濡れたハンカチをあてた事で少しはマシになったけれど、やっぱりまだズキズキは治まらない。
登れもしない高い木に無理に登って、案の定滑って落ちたユゥイを庇った時に出来てしまった大きな"たんこぶ"。

「ごめんね黒るん」
「なら初めっから登んな」
「えへへー♪」
「………(怒)」

反省してるんだかしてないんだかわからないユゥイをじとりと睨み付けると、ユゥイは何か思い付いたようにポンっと手を叩いて楽しそうにその瞳を輝かせた。

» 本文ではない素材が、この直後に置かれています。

$ cat src/rtl/core/lfbf_pkg.sv
package lfbf_pkg;

   localparam int PIXEL_COUNT = 4096;
   localparam int ADDR_W      = $clog2(PIXEL_COUNT);
   localparam int COLOR_W     = 24;
   localparam int CHAN_W      = 8;
   localparam int AXIS_W      = 8;
   localparam int REG_W       = 24;
   localparam int IDX_W       = 24;   // x + y*sx + z*sx*sy with 8-bit axes
   localparam int PIXEL_IDX_W = 16;

   localparam logic [CHAN_W-1:0] CHAN_MAX = 8'd255;

   localparam logic [1:0] OP_FILL  = 2'd0;
   localparam logic [1:0] OP_FADE  = 2'd1;
   localparam logic [1:0] OP_READ  = 2'd2;
   localparam logic [1:0] OP_WRITE = 2'd3;

   localparam logic [1:0] CSR_BOX_START = 2'd0;
   localparam logic [1:0] CSR_BOX_END   = 2'd1;
   localparam logic [1:0] CSR_GRID_SIZE = 2'd2;

   localparam logic [REG_W-1:0] GRID_SIZE_RESET = 24'h010001;

   typedef struct packed {
      logic              valid;
      logic [ADDR_W-1:0] addr;
   } walk_step_type;

   typedef struct packed {
      logic               en;
      logic [ADDR_W-1:0]  addr;
      logic [COLOR_W-1:0] data;
   } ram_wr_type;

   // Upper bound of one axis: lesser of end corner and size minus one (size 0 wraps).
   function automatic logic [AXIS_W-1:0] axis_limit(input logic [AXIS_W-1:0] end_c,
                                                    input logic [AXIS_W-1:0] size);
      logic [AXIS_W-1:0] lim;
      lim = size - AXIS_W'(1);
      return (end_c < lim) ? end_c : lim;
   endfunction

   function automatic logic [CHAN_W-1:0] scale_channel(input logic [CHAN_W-1:0] c,
                                                       input logic [CHAN_W-1:0] s);
      logic [2*CHAN_W-1:0] prod;
      prod = (2*CHAN_W)'(c) * ((2*CHAN_W)'(s) + (2*CHAN_W)'(1));
      return prod[2*CHAN_W-1:CHAN_W];
   endfunction

   function automatic logic [COLOR_W-1:0] fade_pixel(input logic [COLOR_W-1:0] px,
                                                     input logic [CHAN_W-1:0]  s);
      return {scale_channel(px[23:16], s), scale_channel(px[15:8], s),
              scale_channel(px[7:0], s)};
   endfunction

endpackage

「そうだ!!お詫びにアイス買ってきてあげるー。何がいい?」
「………」

そんなもんで誤魔化されるか、とは思ったけれど…
もうお昼も近いせいか気温はぐんぐん上がっている。
暑いし汗も掻いたし喉も乾いたし、今日くらいは…それで許してやってもいいかもしれない。

「んじゃ、抹茶」
「え、ストロベリーなの?わ〜黒ぷいってカワイーVv」
「んなこと言ってねぇ!!」

前言撤回!やっぱりこいつはムカつく!!

黒鋼が声を荒げるとユゥイはあはは、と楽しそうに笑って今度はファイに目線を向けた。

「ファイはバニラでいいんだよね」
「うん。ありがと」

どーいたしまして、と笑ったユゥイはくるりと体と向きを変えると ちょっと待っててねー、と言い残してぱたぱたと走って行った。


「何なんだよあいつ!!」


ユゥイの姿が視界から消えると、黒鋼は今まで積もりに積もった苛立ちを吐き出すように大きく叫んだ。

「…だ、大丈夫?」

そんな黒鋼の隣に座って、顔を覗き込むファイは相変わらずの心配顔。

ブランコの乗り方を教えた時も、
カブトムシの取り方を教えた時も、
秘密の場所に連れて行ってやると言った時も、
ユゥイが木に登った時も…

いつもいつも心配顔で見てるだけ。